## THE PROBLEM
Please return only the lines from the one holding "met1 | 5300 | 32.5 | 35 | 1820" through the one holding "33 | 13.9 |", exactly as they appear in the records below, both ends included.
____ ENTRIES SUPPLIED
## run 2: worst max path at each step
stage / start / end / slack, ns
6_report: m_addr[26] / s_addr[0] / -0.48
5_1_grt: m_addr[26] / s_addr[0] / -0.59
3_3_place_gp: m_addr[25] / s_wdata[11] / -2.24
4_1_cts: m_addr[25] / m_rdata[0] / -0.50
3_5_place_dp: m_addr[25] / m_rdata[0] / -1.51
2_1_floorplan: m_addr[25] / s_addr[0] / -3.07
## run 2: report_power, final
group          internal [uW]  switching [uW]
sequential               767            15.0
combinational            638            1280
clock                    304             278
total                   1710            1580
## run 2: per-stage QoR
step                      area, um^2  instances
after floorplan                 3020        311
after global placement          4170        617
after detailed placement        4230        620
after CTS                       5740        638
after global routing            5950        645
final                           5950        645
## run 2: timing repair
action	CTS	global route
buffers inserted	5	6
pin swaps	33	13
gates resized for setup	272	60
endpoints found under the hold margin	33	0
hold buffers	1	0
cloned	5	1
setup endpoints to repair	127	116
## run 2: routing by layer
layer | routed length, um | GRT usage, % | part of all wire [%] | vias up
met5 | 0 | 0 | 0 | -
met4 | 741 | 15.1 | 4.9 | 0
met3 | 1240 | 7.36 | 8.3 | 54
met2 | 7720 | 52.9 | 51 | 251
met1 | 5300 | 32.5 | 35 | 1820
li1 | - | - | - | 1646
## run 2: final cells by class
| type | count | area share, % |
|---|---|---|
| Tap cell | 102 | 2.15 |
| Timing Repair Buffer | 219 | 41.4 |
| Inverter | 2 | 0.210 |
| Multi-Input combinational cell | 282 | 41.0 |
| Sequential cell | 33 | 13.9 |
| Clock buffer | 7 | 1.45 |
### config.mk
export PLATFORM = sky130hd
export DESIGN_NAME = inv_latch_xcvr
export DESIGN_NICKNAME = d
export VERILOG_FILES = /design/src/rtl/inv_latch_xcvr.sv
export SDC_FILE = /design/constraint.sdc
export NUM_CORES = 1
export LEC_CHECK = 0
export BUFFER_PORTS_ARGS = -buffer_cell sky130_fd_sc_hd__buf_2
export CORE_MARGIN = 2
export CORE_UTILIZATION = 30
export CTS_CLUSTER_DIAMETER = 50
export DETAILED_ROUTE_END_ITERATION = 6
export GPL_ROUTABILITY_DRIVEN = 0
export RECOVER_POWER = 50
export REMOVE_ABC_BUFFERS = 1
export SLEW_MARGIN = 20
export SYNTH_ARGS = -nofsm -noshare
export SYNTH_HDL_FRONTEND = slang
export SYNTH_SLANG_ARGS = --single-unit
### constraint.sdc
create_clock -name clk -period 1.65 [get_ports clk]
set_input_delay 0.165 -clock clk [delete_from_list [all_inputs] [get_ports clk]]
set_output_delay 0.165 -clock clk [all_outputs]
set_load 0.005 [all_outputs]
________
## SOLUTION TO THE EXERCISE
met1 | 5300 | 32.5 | 35 | 1820
li1 | - | - | - | 1646
## run 2: final cells by class
| type | count | area share, % |
|---|---|---|
| Tap cell | 102 | 2.15 |
| Timing Repair Buffer | 219 | 41.4 |
| Inverter | 2 | 0.210 |
| Multi-Input combinational cell | 282 | 41.0 |
| Sequential cell | 33 | 13.9 |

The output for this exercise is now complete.